[Exercise]
The lines to reproduce run from the first one below to the line containing "if(ENABLE && UP)begin", both included. Reproduce them exactly and nothing else.

START Extracted records

File: ./run.sh
#!/bin/bash
# OpenROAD 26Q1-2900-gdf79404cd8, Yosys 0.63+post, stock flow scripts
make -C /OpenROAD-flow-scripts/flow DESIGN_CONFIG=/design/flow/config.mk WORK_HOME=/design/flow/orfs finish
File: ./design.v
`timescale 1ns / 1ps
module BCDCounter(ENABLE, LOAD, UP, CLR, D, CO, Q, CLK);
input ENABLE, LOAD, UP, CLR, CLK;
input [3:0] D;
output CO;
output reg [3:0] Q;
assign CO = (Q==4'b1001 && ENABLE && UP) || (Q==4'b0000 && ENABLE && ~UP);
always @(posedge CLK, negedge CLR)
begin
    if(CLR == 0)begin
        Q <= 0;
    end
    else begin
        if(LOAD && ENABLE)begin
            Q <= D;
        end
        else if(LOAD == 0)begin
            if(ENABLE && UP)begin
                if(Q == 4'b1001)begin
                    Q <= 0;
                end
                else begin
                    Q = Q + 1;
                end
            end
            else if(ENABLE && ~UP)begin
                if(Q == 4'b0000)begin
                    Q <= 9;
                end
                else begin
                    Q <= Q - 1;
                end
            end
        end
    end
end
endmodule
### design.v
module Lab03(w1, w2, z, clk, reset);
input w1, w2, clk, reset;
output z;
reg[4:0] y;
parameter[4:0] s0 = 0, s1 = 1, s2 = 2, s3 = 3, s4 = 4;
assign x = w1 ^ w2;
always @(posedge clk , negedge reset)
	begin
		if (reset == 0) y <= s0;
		else
		begin
			case(y)
			s0 : if (x) y <= s0;
				else y <= s1;
			s1 : if (x) y <= s0;
				else y <= s2;
			s2 : if (x) y<=s0;
				else y <= s3;
			s3 : if (x) y<=s0;
				else y <= s4;
			default : y <= s0;
			endcase				
		end
	end
assign z = (y == s4);
endmodule
<file path="flow/run.sh">
#!/bin/bash
# OpenROAD 26Q1-2900-gdf79404cd8, Yosys 0.63+post, stock flow scripts
make -C /OpenROAD-flow-scripts/flow DESIGN_CONFIG=/design/flow/config.mk WORK_HOME=/design/flow/orfs finish
</file>
<file path="flow/config.mk">
export PLATFORM = sky130hd
export DESIGN_NAME = VM
export DESIGN_NICKNAME = VM
export VERILOG_FILES = /design/flow/design.v
export SDC_FILE = /design/flow/constraint.sdc
export NUM_CORES = 4
export LEC_CHECK = 1
export CORE_AREA = 10 10 70 70
export DIE_AREA = 0 0 80 80
</file>
<file path="flow/constraint.sdc">
current_design VM

set clk_period 1.5
set clk_io_pct 0.2

create_clock -name clk0 -period $clk_period [get_ports {clk}]

set non_clock_inputs [all_inputs -no_clocks]
set_input_delay [expr $clk_period * $clk_io_pct] -clock clk0 $non_clock_inputs
set_output_delay [expr $clk_period * $clk_io_pct] -clock clk0 [all_outputs]
</file>
<file path="flow/design.v">
module VM(clk, reset, cash_in, cash_return, purchase, current_state, next_state);
	input clk, reset;
	input [1:0] cash_in;
	output reg purchase;
	output reg [1:0] cash_return;
	output reg [1:0]current_state, next_state;
	parameter s0 = 2'b00, s1 = 2'b01, s2 = 2'b10;
	parameter [1:0] in_0tk = 2'b00, 
					in_5tk = 2'b01, 
					in_10tk = 2'b10, 
					in_20tk = 2'b11;
	parameter [1:0] ret_0tk = 2'b00, 
					ret_5tk = 2'b01, 
					ret_10tk = 2'b10, 
					ret_15tk = 2'b11;
	always @(posedge clk, posedge reset)
	begin
		if (reset == 1)
		begin
			next_state = s0;
			current_state = s0;
			purchase = 0;
			cash_return = ret_0tk;
		end
		else
		begin
			current_state = next_state;
			case(current_state)
			s0:
			begin 
				if(cash_in == in_0tk)
				begin
					next_state =s0;
					purchase = 0;
					cash_return = ret_0tk;
				end
				else if(cash_in == in_5tk)
				begin
					next_state =s1;
					purchase = 0;
					cash_return = ret_0tk;				
				end
				else if(cash_in == in_10tk)
				begin
					next_state =s2;
					purchase = 1;
					cash_return = ret_0tk;				
				end
				else if (cash_in == in_20tk)
				begin
					next_state =s0;
					purchase = 1;
					cash_return = ret_5tk;
				end
			end
			s1:
			begin
				if(cash_in == in_0tk)
				begin
					next_state =s0;
					purchase = 0;
					cash_return = ret_5tk;
				end
				else if(cash_in == in_5tk)
				begin
					next_state =s0;
					purchase = 0;
					cash_return = ret_0tk;				
				end
				else if(cash_in == in_10tk)
				begin
					next_state =s0;
					purchase = 1;
					cash_return = ret_0tk;				
				end
				else if (cash_in == in_20tk)
				begin
					next_state =s0;
					purchase = 1;
					cash_return = ret_10tk;
				end
			end
				s2:
			begin
				if(cash_in == in_0tk)
				begin
					next_state =s0;
					purchase = 0;
					cash_return = ret_10tk;
				end
				else if(cash_in == in_5tk)
				begin
					next_state =s0;
					purchase = 1;
					cash_return = ret_0tk;				
				end
				else if(cash_in == in_10tk)
				begin
					next_state =s0;
					purchase = 1;
					cash_return = ret_5tk;				
				end
				else if (cash_in == in_20tk)
				begin
					next_state =s0;
					purchase = 1;
					cash_return = ret_15tk;
				end
			end			
			endcase	
		end	
	end
endmodule
</file>
module clock_divide(clock, VGA_clock);
	input clock; 			 
	output reg VGA_clock;  
	reg q;
	always@(posedge clock)
	begin
		q <= ~q; 
		VGA_clock <= q;
	end
endmodule
module VGA_gen(VGA_clock, CounterX, CounterY, displayArea, h_sync, v_sync, blank_n);
	input VGA_clock;
	output reg [9:0]CounterX, CounterY; 
	output reg displayArea;  
	output v_sync, h_sync, blank_n;
	reg p_hSync, p_vSync; 
	integer porchHF = 640; 	 
	integer syncH = 655;	 
	integer porchHB = 747; 	 
	integer maxH = 793; 	 
	integer porchVF = 480; 	 
	integer syncV = 490; 	 
	integer porchVB = 492; 	 
	integer maxV = 525; 	 
	always@(posedge VGA_clock)
	begin
		if(CounterX === maxH)
			CounterX <= 0;
		else
			CounterX <= CounterX + 1'b1;
	end
	always@(posedge VGA_clock)
	begin
		if(CounterX === maxH)
		begin
			if(CounterY === maxV)
				CounterY <= 0;
			else
			CounterY <= CounterY + 1'b1;
		end
	end
	always@(posedge VGA_clock)
	begin
		displayArea <= ((CounterX < porchHF) && (CounterY < porchVF)); 
	end
	always@(posedge VGA_clock)
	begin
		p_hSync <= ((CounterX >= syncH) && (CounterX < porchHB)); 
		p_vSync <= ((CounterY >= syncV) && (CounterY < porchVB)); 
	end
	assign v_sync = ~p_vSync; 
	assign  h_sync= ~p_hSync;
	assign blank_n = displayArea;
endmodule	
module updateclock(clock, update);
		input clock;
		output reg update;
		reg [21:0] count;
		always @(posedge clock)
			begin
			count <= count + 1'b1;
			if(count == 1777777)
			begin
				update <= ~update;
				count <= 0;
			end
		end
	endmodule
## flow/design.v

```verilog
module ALU(input[31:0]          a, b,
           input[3:0]           control, 
			  input					  JALR_LSB,
           output reg[31:0]     out,
           output               Zero, ALUb31, Cout);
reg [32:0] sum;
always @(a, b, control) begin
    case (control) 
        4'b0000: begin
            sum = a + b;
				if (JALR_LSB) out = {sum[31:1], 1'b0};  
				else out = sum[31:0];  
        end
        4'b0001: begin 
            sum = a + ~b + 1;  
            out = sum[31:0];
        end 
        4'b0010: out = a & b;  
        4'b0011: out = a | b;  
        4'b0100: out = a ^ b;  
        4'b0101: out = ($signed(a) < $signed(b));  
        4'b0110: out = ($unsigned(a) < $unsigned(b));  
        4'b0111: out = $signed(a) >>> $signed(b[4:0]);  
        4'b1000: out = a >> b[4:0];   
        4'b1001: out = (a >> b[4:0]) | ({32{a[31]}} << (32 - b[4:0]));   
        4'b1010: out = a >> b[4:0];  
        4'b1011: out = a << b[4:0];  
        4'b1100: out = b;  
        default: out = 0;
    endcase
end
assign Zero     = (out == 0) ? 1'b1 : 1'b0;
assign Cout     = sum[32];
assign ALUb31   = out[31];
endmodule
module aludecoder(input             opb5,
                  input[2:0]        funct3,
                  input             funct7b5,
                  input[1:0]        ALUop,
                  output reg[3:0]   ALUControl);
always @(*) begin
    case (ALUop)
        2'b00: ALUControl = 4'b0000;
        2'b01: ALUControl = 4'b0001;
        2'b11: ALUControl = 4'b1100;
        default: 
            case(funct3)
                3'b000: if (funct7b5 & opb5) ALUControl = 4'b0001;
                        else                 ALUControl = 4'b0000;
                3'b001: ALUControl = 4'b1011;  
                3'b010: ALUControl = 4'b0101;  
                3'b011: ALUControl = 4'b0110;  
                3'b100: ALUControl = 4'b0100;  
                3'b101: 
                    case ({funct7b5, opb5})
                        2'b11: ALUControl = 4'b0111;  
                        2'b01: ALUControl = 4'b1000;  
                        2'b10: ALUControl = 4'b1001;  
                        2'b00: ALUControl = 4'b1010;  
                    endcase
                3'b110: ALUControl = 4'b0011;  
                3'b111: ALUControl = 4'b0010;  
            endcase
    endcase
end
endmodule
module FSM(input                clk, rst,
           input[6:0]           op,
           input[2:0]           funct3,
           input                Zero, ALUb31, Cout,
           output               PCUpdate, Branch, AddrSrc, MemWrite, IRWrite, RegWrite,
           output[1:0]  	    ALUop,
           output[1:0]  	    ResultSrc, ALUSrcA, ALUSrcB,
           output               JALR_LSB,
           output[2:0]          MemOp,
			  output reg [3:0]			  state, nextState);
localparam [3:0] FETCH      = 4'b0000,
                 DECODE     = 4'b0001,
                 MEMADR     = 4'b0010,
                 MEMREAD    = 4'b0011,
                 MEMWB      = 4'b0100,
                 MEMWRITE   = 4'b0101,
                 EXECUTE_R  = 4'b0110,
                 ALUWB      = 4'b0111,
                 EXECUTE_I  = 4'b1000,
                 JAL        = 4'b1001,
                 BRANCH     = 4'b1010,
                 JALR 		 = 4'b1011,
                 LUI	       = 4'b1100,
					  AUIPC		 = 4'b1101,
					  JALR_UPDATE = 4'b1110;
reg [16:0]     controls;
reg				BranchInst;
reg				fromJALR;
initial
	state = FETCH;
always @(posedge clk) begin
			state = nextState;
end
always @(*) begin
    BranchInst = 0;
    case (state)
        FETCH: begin 
            nextState = DECODE;
				controls = 17'b1_0_0_1_0_00_10_00_10_0_000;   
        end
        DECODE: begin
            casez (op)
                7'b0000011: nextState = MEMADR;     
                7'b0100011: nextState = MEMADR;     
                7'b0110011: nextState = EXECUTE_R;  
                7'b0010011: nextState = EXECUTE_I;  
                7'b1101111: nextState = JAL;        
                7'b1100111: nextState = JALR;       
                7'b1100011: nextState = BRANCH;     
					 7'b0110111: nextState = LUI;			 
					 7'b0010111: nextState = ALUWB;      
                default:    nextState = FETCH; 
            endcase
			  if (op == 7'b0010111) 
					controls = 17'b0_0_0_0_0_00_00_00_01_0_000;   
			  else 
					controls = 17'b0_0_0_0_0_00_00_01_01_0_000;   
		  end
        MEMADR: begin
            nextState = op[5] ? MEMWRITE : MEMREAD;
            controls = 17'b0_0_0_0_0_00_00_10_01_0_000;
        end
        EXECUTE_R: begin
            nextState = ALUWB;
            controls = 17'b0_0_0_0_0_10_00_10_00_0_000;
        end
        EXECUTE_I: begin
            nextState = ALUWB;
            controls = 17'b0_0_0_0_0_10_00_10_01_0_000;
        end
        JAL: begin
            nextState = ALUWB;
            controls = 17'b1_0_0_0_0_00_00_01_10_0_000;
        end
		  JALR: begin
				nextState = JALR_UPDATE;
				controls = 17'b0_0_0_0_1_00_10_01_10_0_000;
		  end
		  JALR_UPDATE: begin
				nextState = FETCH;
				controls = 17'b1_0_0_0_0_00_10_10_01_1_000;
		  end
        BRANCH: begin
            nextState = FETCH;
            controls = 17'b0_0_0_0_0_01_00_10_00_0_000;
				BranchInst = 0;
            case (funct3)
                3'b000: BranchInst = Zero;      
                3'b001: BranchInst = !Zero;     
                3'b100: BranchInst = ALUb31;    
                3'b101: BranchInst = !ALUb31;   
                3'b110: BranchInst = Cout;      
                3'b111: BranchInst = !Cout;     
                default: BranchInst = 0;
            endcase
        end
		  LUI: begin
				nextState = ALUWB;
				controls = 17'b0_0_0_0_0_11_00_01_01_0_000 ;	 
		  end
        MEMREAD: begin
            nextState = MEMWB;
            controls = 17'b0_1_0_0_0_00_00_00_00_0_000;
				case (funct3)
                3'b000: controls[2:0] = 3'b001;   
                3'b001: controls[2:0] = 3'b010;   
                3'b010: controls[2:0] = 3'b011;   
                3'b100: controls[2:0] = 3'b100;   
                3'b101: controls[2:0] = 3'b101;   
                default: controls[2:0] = 3'b011;  
            endcase
        end
        MEMWRITE: begin
            nextState = FETCH;
            controls = 17'b0_1_1_0_0_00_00_00_00_0_000;
            case (funct3)
                3'b000: controls[2:0] = 3'b001;  
                3'b001: controls[2:0] = 3'b010;  
                3'b010: controls[2:0] = 3'b011;  
                default: controls[2:0] = 3'b011;  
            endcase
        end
        ALUWB: begin
            nextState = FETCH;
            controls = 17'b0_0_0_0_1_00_00_00_00_0_000;
        end
        MEMWB: begin
            nextState = FETCH;
				controls = 17'b0_0_0_0_1_00_01_00_00_0_000;
        end
    endcase
end
assign Branch 		= BranchInst;
assign PCUpdate 	= controls[16]; 
assign AddrSrc 	= controls[15];
assign MemWrite 	= controls[14];
assign IRWrite 	= controls[13];
assign RegWrite 	= controls[12];
assign ALUop		= controls[11:10];
assign ResultSrc	= controls[9:8];
assign ALUSrcA    = controls[7:6];
assign ALUSrcB    = controls[5:4];
assign JALR_LSB   = controls[3];
assign MemOp		= controls[2:0];
endmodule
module mux2(input[31:0]   a,
            input[31:0]   b,
            input         sel,
            output[31:0]  y);
assign y = sel ? b : a;
endmodule
module mux3(input[31:0]   a,
            input[31:0]   b,
            input[31:0]   c,
            input[ 1:0]   sel,
            output[31:0]  y);
assign y = sel[1] ? c : (sel[0] ? b : a);
endmodule
module mux4(input[31:0]   a,
            input[31:0]   b,
            input[31:0]   c,
            input[31:0]   d,
            input[ 1:0]   sel,
            output[31:0]  y);
assign y = sel[1] ? (sel[0] ? d : c) : (sel[0] ? b : a);
endmodule
module flipflop(input            clk, rst,
                input[31:0]      d,
                output reg[31:0] q);
always @(posedge clk or posedge rst) begin
    if (rst) q <= 0;
    else     q <= d;
end
endmodule
module flipflopen(input            clk, rst, en,
                 input[31:0]      d,
                 output reg[31:0] q);
always @(posedge clk or posedge rst) begin
    if (rst)        q <= 0;
    else if (en)    q <= d;
end
endmodule
module control(input                clk, rst,
               input[6:0]           op,
               input[2:0]           funct3,
               input                funct7b5,
               input                Zero, ALUb31, Cout,
               output               PCWrite, AddrSrc, MemWrite, IRWrite,
               output[1:0]          ResultSrc,
               output[3:0]          ALUControl,
               output[1:0]          ALUSrcA, ALUSrcB, 
               output[2:0]          ImmSrc,
               output               RegWrite, JALR_LSB, Branch,
               output[2:0]          MemOp,
					output[3:0]				state, nextState);
wire        PCUpdate;
wire[1:0]   ALUop;
FSM             stateFSM(clk, rst, op, funct3, Zero, ALUb31, Cout, PCUpdate, Branch, AddrSrc, MemWrite, IRWrite, RegWrite, ALUop, ResultSrc, ALUSrcA, ALUSrcB, JALR_LSB, MemOp, state, nextState);
aludecoder      alu_dec(op[5], funct3, funct7b5, ALUop, ALUControl);
imm_dec         immediate(op, ImmSrc);
assign PCWrite = PCUpdate | Branch;
endmodule
module datapath(input           clk, rst,
                input[2:0]      ImmSrc,
                input[3:0]      ALUControl,
                input[1:0]      ResultSrc,
                input           IRWrite, RegWrite, JALR_LSB,
                input[1:0]      ALUSrcA, ALUSrcB,
                input           AddrSrc, 
                input           PCWrite,
                input[31:0]     ReadData,
                output          Zero, Cout, ALUb31,
                output[31:0]    Addr, 
					 output[31:0]	  WriteData, 
					 output[31:0]    Instr, PC, Result, ALUOut, ALUResult, rd1, rd2, ImmExt, srcA, srcB,
					 output[4:0]	  rs1, rs2, rd);
wire [31:0] A, Data, OldPC;
assign rs1 = Instr[19:15];
assign rs2 = Instr[24:20];
assign rd =  Instr[11: 7];
flipflopen          PCflop(clk, rst, PCWrite, Result, PC);
mux2                addrmux(PC, Result, AddrSrc, Addr);
flipflopen          OldPCflop(clk, rst, IRWrite, PC, OldPC);
flipflopen          instflop(clk, rst, IRWrite, ReadData, Instr);
flipflop            dataflop(clk, rst, ReadData, Data);
register_file       regfile(clk, RegWrite, Instr[19:15], Instr[24:20], Instr[11:7], Result, rd1, rd2);
flipflop            regfileflop1(clk, rst, rd1, A);
flipflop            regfileflop2(clk, rst, rd2, WriteData);
immgen              extend(Instr[31:7], ImmSrc, ImmExt);
mux3                srcAmux(PC, OldPC, A, ALUSrcA, srcA);
mux3                srcBmux(WriteData, ImmExt, 32'd4, ALUSrcB, srcB);
ALU                 alu(srcA, srcB, ALUControl, JALR_LSB, ALUResult, Zero, ALUb31, Cout);
flipflop            ALUflop(clk, rst, ALUResult, ALUOut);
mux3                resultmux(ALUOut, Data, ALUResult, ResultSrc, Result);
endmodule
module imm_dec(input[6:0]       op,
               output reg[2:0]  ImmSrc);
    always @(*) begin
        casez (op)
            7'b0110011: ImmSrc = 3'bxxx;  
            7'b0010011: ImmSrc = 3'b000;  
            7'b0000011: ImmSrc = 3'b000;  
            7'b0100011: ImmSrc = 3'b001;  
            7'b1100011: ImmSrc = 3'b010;  
            7'b1101111: ImmSrc = 3'b011;  
            7'b1100111: ImmSrc = 3'b000;  
            7'b0?10111: ImmSrc = 3'b100;  
            default:    ImmSrc = 3'bxx; 
        endcase
    end
endmodule
module immgen(input[31:7]          instr,
              input[2:0]           immsrc,
              output reg[31:0]     immgen);
always @(*) begin
    case(immsrc)
        3'b000:   immgen = {{20{instr[31]}}, instr[31:20]};
        3'b001:   immgen = {{20{instr[31]}}, instr[31:25], instr[11:7]};
        3'b010:   immgen = {{20{instr[31]}}, instr[7], instr[30:25], instr[11:8], 1'b0};
        3'b011:   immgen = {{12{instr[31]}}, instr[19:12], instr[20], instr[30:21], 1'b0};
        3'b100:   immgen = {instr[31:12], 12'b0};
        default: immgen = 32'bx;
    endcase
end
endmodule
module register_file(input          clk, we,
                     input[4:0]     rs1_add, rs2_add, rd_add,
                     input[31:0]    wr_data,
                     output[31:0]   rd1, rd2);
reg [31:0] registers[0:31];
integer i;
initial begin
    for (i = 0; i < 32; i = i + 1) begin
        registers[i] = 0;
    end
end
always @(posedge clk) begin
    if (we) registers[rd_add] <= wr_data;
end
assign rd1 = (rs1_add == 0) ? 0 : registers[rs1_add];
assign rd2 = (rs2_add == 0) ? 0 : registers[rs2_add];
endmodule
module riscv_multicycle(input           clk, rst,
                        output[31:0]    WriteData, ReadData, PC, Result, Instr,
								output[3:0]		 state,
								output 			 RegWrite, PCWrite, Branch, MemWrite);
wire [2:0] MemOp, ImmSrc;
wire AddrSrc;
wire [31:0] Addr;
processor MultiCycleProcessor(
    .clk(clk),
    .rst(rst),
    .ReadData(ReadData),
    .MemWrite(MemWrite),
    .Addr(Addr),
    .WriteData(WriteData),
    .MemOp(MemOp), .AddrSrc(AddrSrc),
	 .PC(PC),
	 .Instr(Instr),
	 .Result(Result),
	 .ALUResult(ALUResult),
    .ALUOut(ALUOut),
	 .rd1(rd1), .rd2(rd2), .rs1(rs1), .rs2(rs2), .rd(rd),
	 .ALUSrcA(ALUSrcA), .ALUSrcB(ALUSrcB), .ALUControl(ALUControl), .ResultSrc(ResultSrc),
	 .RegWrite(RegWrite),
	 .ImmSrc(ImmSrc),
	 .ImmExt(ImmExt), .srcA(srcA), .srcB(srcB), .PCWrite(PCWrite), .Branch(Branch), .state(state)
);
memory Memory(
    .clk(clk),
    .we(MemWrite), .AddrSrc(AddrSrc),
    .MemOp(MemOp),
    .addr(Addr),
    .wd(WriteData),
    .rd(ReadData)
);
endmodule
module processor(input              clk, rst,
                 input[31:0]        ReadData,
                 output             MemWrite,
                 output[2:0]        MemOp, ImmSrc,
                 output[31:0]       Addr, WriteData, PC, Result, ALUOut, ALUResult, Instr, rd1, rd2, ImmExt, srcA, srcB,
					  output[4:0]		   rs1, rs2, rd,
					  output[1:0]			ALUSrcA, ALUSrcB, ResultSrc, 
					  output[3:0]			ALUControl, state,
					  output 				RegWrite, PCWrite, Branch, AddrSrc);
wire            Zero, Cout, ALUb31, IRWrite, JALR_LSB;
control Controller(
    .clk(clk), .rst(rst), .op(Instr[6:0]), .funct3(Instr[14:12]), .funct7b5(Instr[30]), 
    .Zero(Zero), .Cout(Cout), .ALUb31(ALUb31), .PCWrite(PCWrite), .AddrSrc(AddrSrc), .MemWrite(MemWrite), .IRWrite(IRWrite), 
    .ResultSrc(ResultSrc), .ALUControl(ALUControl), .ALUSrcA(ALUSrcA), .ALUSrcB(ALUSrcB), 
    .ImmSrc(ImmSrc), .RegWrite(RegWrite), .JALR_LSB(JALR_LSB), .MemOp(MemOp), .Branch(Branch), .state(state)
);
datapath Datapath(
    .clk(clk), .rst(rst), .ImmSrc(ImmSrc), .ALUControl(ALUControl), .ResultSrc(ResultSrc),
    .IRWrite(IRWrite), .RegWrite(RegWrite), .JALR_LSB(JALR_LSB), .ALUSrcA(ALUSrcA), .ALUSrcB(ALUSrcB),
    .AddrSrc(AddrSrc), .PCWrite(PCWrite), .ReadData(ReadData), .Zero(Zero), .Cout(Cout), .ALUb31(ALUb31),
    .Addr(Addr), .WriteData(WriteData), .Instr(Instr), .PC(PC), .Result(Result), .ALUOut(ALUOut), .ALUResult(ALUResult), .rd1(rd1), .rd2(rd2), .rs1(rs1), .rs2(rs2), .rd(rd),
	 .ImmExt(ImmExt), .srcA(srcA), .srcB(srcB)
);
endmodule
```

END Extracted records

[Answer below]
File: ./run.sh
#!/bin/bash
# OpenROAD 26Q1-2900-gdf79404cd8, Yosys 0.63+post, stock flow scripts
make -C /OpenROAD-flow-scripts/flow DESIGN_CONFIG=/design/flow/config.mk WORK_HOME=/design/flow/orfs finish
File: ./design.v
`timescale 1ns / 1ps
module BCDCounter(ENABLE, LOAD, UP, CLR, D, CO, Q, CLK);
input ENABLE, LOAD, UP, CLR, CLK;
input [3:0] D;
output CO;
output reg [3:0] Q;
assign CO = (Q==4'b1001 && ENABLE && UP) || (Q==4'b0000 && ENABLE && ~UP);
always @(posedge CLK, negedge CLR)
begin
    if(CLR == 0)begin
        Q <= 0;
    end
    else begin
        if(LOAD && ENABLE)begin
            Q <= D;
        end
        else if(LOAD == 0)begin
            if(ENABLE && UP)begin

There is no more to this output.